Project description:The introduction of regular red cell transfusions 60 years ago transformed ?-thalassemia major from a fatal childhood illness into a chronic disorder. Further advances in the prevention of transfusion-transmitted infections and management of iron overload have allowed survival and quality of life to approach normal. However, transfusion therapy for some other thalassemia syndromes continues to challenge clinical decision-making. Nearly one-half of the patients with E ß thalassemia are transfusion-dependent, yet the criteria for initiating transfusions or hemoglobin targets are not well defined.
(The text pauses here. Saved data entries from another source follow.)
--- config.mk ---
export PLATFORM = sky130hd
export DESIGN_NAME = omc_macrocell
export DESIGN_NICKNAME = d
export VERILOG_FILES = /design/src/rtl/omc_pkg.sv /design/src/rtl/omc_rst_sync.sv /design/src/rtl/omc_state_reg.sv /design/src/rtl/omc_pin_drive.sv /design/src/rtl/omc_fb_select.sv /design/src/rtl/omc_macrocell.sv
export SDC_FILE = /design/constraint.sdc
export NUM_CORES = 1
export LEC_CHECK = 0
export ABC_AREA = 0
export BUFFER_PORTS_ARGS = -buffer_cell sky130_fd_sc_hd__buf_2
export CAP_MARGIN = 20
export CORE_AREA = 4 4 41 43
export CTS_CLUSTER_DIAMETER = 30
export CTS_CLUSTER_SIZE = 16
export DETAILED_ROUTE_END_ITERATION = 8
export DIE_AREA = 0 0 45 47
export SYNTH_ARGS = -nofsm -noshare
export SYNTH_HDL_FRONTEND = slang
export SYNTH_SLANG_ARGS = --single-unit
--- constraint.sdc ---
create_clock -name clk -period 0.9 [get_ports clk]
set_input_delay 0.18 -clock clk [delete_from_list [all_inputs] [get_ports clk]]
set_output_delay 0.18 -clock clk [all_outputs]
set_load 0.01 [all_outputs]
--- src/rtl/omc_pkg.sv ---
package omc_pkg;

  localparam int unsigned CFG_W = 2;

  typedef enum logic {
    OMC_REGISTERED = 1'b0,
    OMC_COMB       = 1'b1
  } omc_mode_e;

  typedef struct packed {
    omc_mode_e mode;
    logic      active_high;
  } omc_cfg_t;

  function automatic omc_cfg_t omc_decode(input logic [CFG_W-1:0] raw);
    omc_cfg_t c;
    c.mode        = omc_mode_e'(raw[1]);
    c.active_high = raw[0];
    return c;
  endfunction

endpackage

--- src/rtl/omc_rst_sync.sv ---
module omc_rst_sync #(
  parameter int unsigned STAGES = 2
) (
  input  logic clk,
  input  logic rst_n,
  output logic rst_sync_n
);

  logic [STAGES-1:0] chain_q;
  logic [STAGES-1:0] chain_nxt;

  always_comb begin
    chain_nxt = (chain_q << 1) | {{(STAGES-1){1'b0}}, 1'b1};
  end

  always_ff @(posedge clk or negedge rst_n) begin
    if (!rst_n) begin
      chain_q <= '0;
    end else begin
      chain_q <= chain_nxt;
    end
  end

  assign rst_sync_n = chain_q[STAGES-1];

endmodule

--- src/rtl/omc_state_reg.sv ---
module omc_state_reg (
  input  logic clk,
  input  logic rst_sync_n,
  input  logic ar_term,
  input  logic sp_term,
  input  logic sum_term,
  output logic q_state
);

  logic clr_n;
  logic q_nxt;

  assign clr_n = rst_sync_n & ~ar_term;

  always_comb begin
    if (sp_term) begin
      q_nxt = 1'b1;
    end else begin
      q_nxt = sum_term;
    end
  end

  always_ff @(posedge clk or negedge clr_n) begin
    if (!clr_n) begin
      q_state <= 1'b0;
    end else begin
      q_state <= q_nxt;
    end
  end

endmodule

--- src/rtl/omc_pin_drive.sv ---
module omc_pin_drive
  import omc_pkg::*;
(
  input  omc_cfg_t cfg,
  input  logic     sum_term,
  input  logic     q_state,
  input  logic     oe_term,
  output logic     pad_o,
  output logic     pad_oe
);

  logic core_val;
  logic pol_val;

  always_comb begin
    if (cfg.mode == OMC_COMB) begin
      core_val = sum_term;
    end else begin
      core_val = q_state;
    end
    pol_val = cfg.active_high ? core_val : ~core_val;
  end

  assign pad_oe = oe_term;
  assign pad_o  = oe_term & pol_val;

endmodule

--- src/rtl/omc_fb_select.sv ---
module omc_fb_select
  import omc_pkg::*;
(
  input  omc_cfg_t cfg,
  input  logic     q_state,
  input  logic     pad_o,
  input  logic     pad_oe,
  input  logic     pad_i,
  output logic     fb_true,
  output logic     fb_comp
);

  logic pin_level;

  always_comb begin
    pin_level = pad_oe ? pad_o : pad_i;
    if (cfg.mode == OMC_COMB) begin
      fb_true = pin_level;
    end else begin
      fb_true = ~q_state;
    end
  end

  assign fb_comp = ~fb_true;

endmodule

--- src/rtl/omc_macrocell.sv ---
module omc_macrocell
  import omc_pkg::*;
#(
  parameter int unsigned SYNC_STAGES = 2
) (
  input  logic             clk,
  input  logic             rst_n,
  input  logic [CFG_W-1:0] cfg_sel,
  input  logic             sum_term,
  input  logic             oe_term,
  input  logic             ar_term,
  input  logic             sp_term,
  input  logic             pad_i,
  output logic             pad_o,
  output logic             pad_oe,
  output logic             fb_true,
  output logic             fb_comp
);

  omc_cfg_t cfg;
  logic     rst_sync_n;
  logic     q_state;

  assign cfg = omc_decode(cfg_sel);

  omc_rst_sync #(.STAGES(SYNC_STAGES)) u_rst_sync (
    .clk        (clk),
    .rst_n      (rst_n),
    .rst_sync_n (rst_sync_n)
  );

  omc_state_reg u_state (
    .clk        (clk),
    .rst_sync_n (rst_sync_n),
    .ar_term    (ar_term),
    .sp_term    (sp_term),
    .sum_term   (sum_term),
    .q_state    (q_state)
  );

  omc_pin_drive u_drive (
    .cfg      (cfg),
    .sum_term (sum_term),
    .q_state  (q_state),
    .oe_term  (oe_term),
    .pad_o    (pad_o),
    .pad_oe   (pad_oe)
  );

  omc_fb_select u_fb (
    .cfg     (cfg),
    .q_state (q_state),
    .pad_o   (pad_o),
    .pad_oe  (pad_oe),
    .pad_i   (pad_i),
    .fb_true (fb_true),
    .fb_comp (fb_comp)
  );

endmodule

==> impl_metrics.yaml, run 1 <==
global_route:
  antenna_found_initial: 0
  grt_util_all_layers_pct: 4.51
  grt_pass1_wl_um: 593
  grt_start_max_net_pins: 5
  grt_pass1_vias: 152
  grt_overflow: 0
floorplan:
  die_h_um: 47
  die_w_um: 45
  coreArea_mm2: 0.00130
  ios: 13
  rows: 13
  die_area_mm2: 0.00212
  start_util_pct: 13.4
worst_setup_path:
  max_stage_delay_ns: 0.37
  worst-path-max-fanout: 2
  cpLargestDelayFamily: "flip-flops"
  r2r-end: "u_rst_sync.chain_q[1]"
  rrSetupSlack_ns: 0.44
  crit_arrival_ns: 1.10
  ff2ff_path_depth: 0
  worstSetupEndpointType: "output port"
  cpMaxStageDelayCell: "dfrtp_1"
  cpMostUsedCell: "mux2i_1"
  cp-start-kind: "flop"
  path_buf_inv: 1
  worstPathCellList: "mux2i_1, mux2i_1, buf_2"
  worstPathRequired_ns: 0.72
  critical_path_class: "reg2out"
  reg2reg_from: "u_rst_sync.chain_q[0]"
sta:
  slew_violations: 0
  setup_tns_ns: -0.823
  fin_crit_sh_pct: 142
  clock-skew-final_ns: 0.00129
  rsz0062_at_grt: "true"
  fin_crit_ns: 1.28
  setup_ws_ns: -0.378
  hold_viol: 0
  fmax_mhz: 782
  setup_viol: 3
yosys:
  synth.distinct_cells: 12
  synth_mux_area_share_pct: 11.5
  synth_flop_cell: "dfrtp_1"
  synthSimpleGateAreaFrac_pct: 23.7
  syn_area_um2: 174
  ys_seq_area_share_pct: 43.2
  syn-num-nets: 26
  synth_xor_area_share_pct: 5.04
  syn_avg_cell_area_um2: 10.2
  synth-compound-area-share_pct: 10.1
  ys_ff_latch: 3
  synth_cells: 17
  ys_async_sr_fraction_pct: 100
  yosys-top-cells-count: "dfrtp_1, mux2i_1, nand2_1, nand2b_1"
  yosysMostFrequentCell: "dfrtp_1"
  yosys.area.top_type: "dfrtp_1"
  synth_top_cell_area_share_pct: 43.2
  synth_top_family_by_area: "simple AND/OR/NAND/NOR gates"
  synth.yosys.warnings: 0
  synth-edff-count: 0
  synth.area.top_cells: "dfrtp_1, mux2i_1, nand2b_1"
  yosys.area_share.adder_pct: 0
placed_design:
  dp_slack_ns: -0.193
  dp_hpwl_um: 363
  gp_congestion: 0.553
  port_buffers: 12
  dpl_cell_area_um2: 253
drt:
  avgRoutedWirePerCell_um: 8.08
  post_drt_via_cell_ratio: 3.50
  drc: 0
  ant_nets: 0
  drt_iter0_markers: 4
  first_pass_iters: 4
  vias: 175
  finalWirelength_um: 404
final_layout:
  synthToLayoutAreaGrowth_pct: 71.9
  utilization_pct: 23.0
  multiInputGateArea_um2: 91.3
  layout.area.seq_um2: 75.1
  fin_nets: 45
  fin_area_um2: 299
  layout-drive-gt1-share_pct: 48.6
  diodes: 0
  fillCellCount: 151
run_status:
  outcome: "complete, but fails checks"
  violations: "setup timing"
clock_network:
  insertion_delay_ns: 0.23
  cts-resized-gates: 0
  cts_made_buffers: 3
  htreeDepth: 1
  cts_sinks: 3
  cts_root_buf: "clkbuf_4"
  clkTransAtPathRegs_ns: 0.03
  cts_buffer_depth: 2
  cts_tree: "done"
pwr:
  leakagePower_nw: 0.153
  vdd_ir_drop_max_mv: 0.538
  power_density_mw_per_mm2: 1550
  design_power_total_mw: 0.463
worst_hold_path:
  min_path_type: "reg2async"
run:
  maxCapViolations: 0
==> layout make-up <==
cell class | instances | share of cell area, %
Clock buffer | 4 | 8.79
Multi-Input combinational cell | 13 | 30.5
Sequential cell | 3 | 25.1
Tap cell | 15 | 6.28
Timing Repair Buffer | 15 | 29.3
==> worst max-delay path by stage <==
stage | slack (ns) | from | cells past startpoint | end
6_report | -0.38 | u_state.q_state | 3 | pad_o
3_3_place_gp | -0.19 | pad_i | 4 | fb_true
4_1_cts | -0.39 | u_state.q_state | 3 | pad_o
2_1_floorplan | -0.08 | u_state.q_state | 2 | pad_o
3_5_place_dp | -0.19 | pad_i | 4 | fb_comp
5_1_grt | -0.48 | u_state.q_state | 3 | pad_o
==> cells by family (layout without fill, tap and decap cells) <==
| family | Yosys count | count (layout) |
|---|---|---|
| AND/OR/NAND/NOR | 7 | 7 |
| buffers and inverters | 1 | 19 |
| flip-flops | 3 | 3 |
| multiplexers | 2 | 2 |
| AO/OA/AOI/OAI | 2 | 2 |
| XOR/XNOR | 1 | 1 |
| other | 1 | 1 |
==> routing by layer <==
| layer | track usage (%) | routed length (um) | vias to the layer above |
|---|---|---|---|
| met5 | 0 | 0 | - |
| met4 | 8.77 | 0 | 0 |
| met2 | 4.24 | 182 | 13 |
| li1 | - | - | 91 |
| met1 | 5.25 | 169 | 71 |
| met3 | 1.53 | 52 | 0 |
==> power by group <==
group / total (mW) / switching (mW) / leakage, nW / internal, mW
clock: 0.228 / 0.0628 / 0.0150 / 0.166
sequential: 0.145 / 0.00209 / 0.0346 / 0.143
combinational: 0.0896 / 0.0398 / 0.104 / 0.0498
==> state kept, by name, summed over array words and instances (netlist names) <==
| signal | flops |
|---|---|
| u_rst_sync.chain_q | 2 |
| u_state.q_state | 1 |
==> through the flow <==
step           std cells  hold slack [ns]
4_1_cts               50            0.128
6_report              50            0.118
3_3_place_gp          44          -0.0337
5_1_grt               50            0.143
3_5_place_dp          44          -0.0334
2_1_floorplan         17           -0.116
==> what timing repair did <==
item	in CTS	in global routing
endpoints found under the hold margin	3	0
buffers inserted	0	0
pin swaps	1	1
setup endpoints to repair	3	3
hold buffers	2	0
==> layout by cell type, fill, tap and decap left out, types with 2 or more instances in the layout <==
master,instances
buf_2,12
dfrtp_1,3
nand2_1,2
dlygate4sd3_1,2
nand2b_1,2
mux2i_1,2
clkbuf_4,3
Note: power is estimated with default switching activity, not from simulation.
==> run 2, diff against run 1 <==
Settings changed: CTS_BUF_LIST set to sky130_fd_sc_hd__clkbuf_4 sky130_fd_sc_hd__clkbuf_8.
==> impl_metrics.yaml, run 2 (synthesis gave the netlist of run 1 again) <==
final_layout:
  fin_nets: 45
  fin_area_um2: 303
  largest_reg_flops: 2
  finalNonFillerCells: 50
  regMostFlops: "u_rst_sync.chain_q"
  utilization_pct: 23.3
  layout-drive-gt1-share_pct: 51.4
  diodes: 0
  final_common_cell: "buf_2"
  reg_top3: "u_rst_sync.chain_q x2, u_state.q_state x1"
  synthToLayoutAreaGrowth_pct: 74.1
  final_cell_mix: "buf_2, clkbuf_4, dfrtp_1"
floorplan:
  die_w_um: 45
  die_h_um: 47
  coreArea_mm2: 0.00130
  die_area_mm2: 0.00212
  start_util_pct: 13.4
  rows: 13
  ios: 13
worst_setup_path:
  ff2ff_path_depth: 0
  rrSetupSlack_ns: 0.44
  worst-path-max-fanout: 2
  worstSetupEndpointType: "output port"
  cp-start-kind: "flop"
  r2r-end: "u_rst_sync.chain_q[1]"
  crit_arrival_ns: 1.10
  critical_path_class: "reg2out"
  reg2reg_from: "u_rst_sync.chain_q[0]"
  worstPathRequired_ns: 0.72
  crit_end: "pad_o"
  cp-startpoint: "u_state.q_state"
pwr:
  leakagePower_nw: 0.157
  design_power_total_mw: 0.494
  vdd_ir_drop_max_mv: 0.539
  power_density_mw_per_mm2: 1630
clock_network:
  cts_setup_buffers: 0
  cts_made_buffers: 3
  cts_tree: "done"
  cts_sinks: 3
  insertion_delay_ns: 0.23
  htreeDepth: 1
  cts_buffer_depth: 2
  clkTransAtPathRegs_ns: 0.03
  cts_root_buf: "clkbuf_4"
sta:
  fin_crit_ns: 1.28
  fin_crit_sh_pct: 142
  slew_violations: 0
  setup_ws_ns: -0.380
  setup_viol: 3
  clock-skew-final_ns: 0.000638
  rsz0062_at_grt: "true"
  fmax_mhz: 781
  hold_viol: 0
  whs_ns: 0.117
  setup_tns_ns: -0.828
placed_design:
  dp_hpwl_um: 363
  gp_congestion: 0.553
  dpl_cell_area_um2: 253
  port_buffers: 12
  dp.cells: 44
  dp_slack_ns: -0.193
global_route:
  antenna_found_initial: 0
  grt_util_all_layers_pct: 4.51
  grt_pass1_vias: 152
  grt_start_max_net_pins: 5
  grt_pass1_wl_um: 593
  grt_overflow: 0
drt:
  ant_nets: 0
  vias: 176
  first_pass_iters: 4
  avgRoutedWirePerCell_um: 8.12
  drt_iter0_markers: 4
  finalWirelength_um: 406
  post_drt_via_cell_ratio: 3.52
  drc: 0
run:
  maxCapViolations: 0
run_status:
  violations: "setup timing"
  outcome: "complete, but fails checks"
worst_hold_path:
  min_path_type: "reg2async"
-- run 2: how the worst min path moves through the flow --
| stage | start | end | slack [ns] | cells after the start |
|---|---|---|---|---|
| 6_report | u_rst_sync.chain_q[1] | u_state.q_state | 0.12 | 1 |
| 4_1_cts | u_rst_sync.chain_q[1] | u_state.q_state | 0.13 | 1 |
| 2_1_floorplan | rst_n | u_rst_sync.chain_q[0] | -0.12 | 0 |
| 5_1_grt | sp_term | u_state.q_state | 0.14 | 2 |
| 3_5_place_dp | rst_n | u_rst_sync.chain_q[0] | -0.03 | 1 |
| 3_3_place_gp | rst_n | u_rst_sync.chain_q[0] | -0.03 | 1 |
-- run 2: where the power goes --
| group | switching, mW | leakage, nW | internal (mW) |
|---|---|---|---|
| clock | 0.0642 | 0.0184 | 0.196 |
| sequential | 0.00209 | 0.0346 | 0.143 |
| combinational | 0.0398 | 0.104 | 0.0498 |
| total | 0.106 | 0.157 | 0.388 |
-- run 2: area by class of cell --
cell class	instances	area, um2
Multi-Input combinational cell	13	91.3
Sequential cell	3	75.1
Timing Repair Buffer	15	87.6
Clock buffer	4	30.0
Tap cell	15	18.8
Fill cell	152	998
-- run 2: what timing repair did --
| action | 4_1_cts | 5_1_grt |
|---|---|---|
| endpoints found under the setup margin | 3 | 3 |
| pin swaps | 1 | 1 |
| endpoints found under the hold margin | 3 | 0 |
| hold buffers | 2 | 0 |
| gates resized for setup | 0 | 0 |
-- run 2: per-layer routing --
| layer | global-route usage [%] | vias up | share of wire [%] |
|---|---|---|---|
| met5 | 0 | - | 0 |
| met4 | 8.77 | 0 | 0 |
| met3 | 1.53 | 0 | 13 |
| met2 | 4.24 | 13 | 45 |
| met1 | 5.25 | 72 | 42 |
| li1 | - | 91 | - |
-- run 2: worst max-delay path: stages, from the launching register on --
cell and delay [ns]:
dfrtp_1 0.37, mux2i_1 0.17, mux2i_1 0.19, buf_2 0.15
Patients with thalassemia intermedia who begin transfusions as adults are at very high risk for developing red cell alloimmunization and serious hemolytic transfusion reactions. In the growing number of survivors of Bart hydrops fetalis, the approach to transfusion therapy and iron chelation is rapidly evolving. A collaboration between hematology and transfusion medicine specialists will be essential to improving patient care and developing evidence-based guidelines.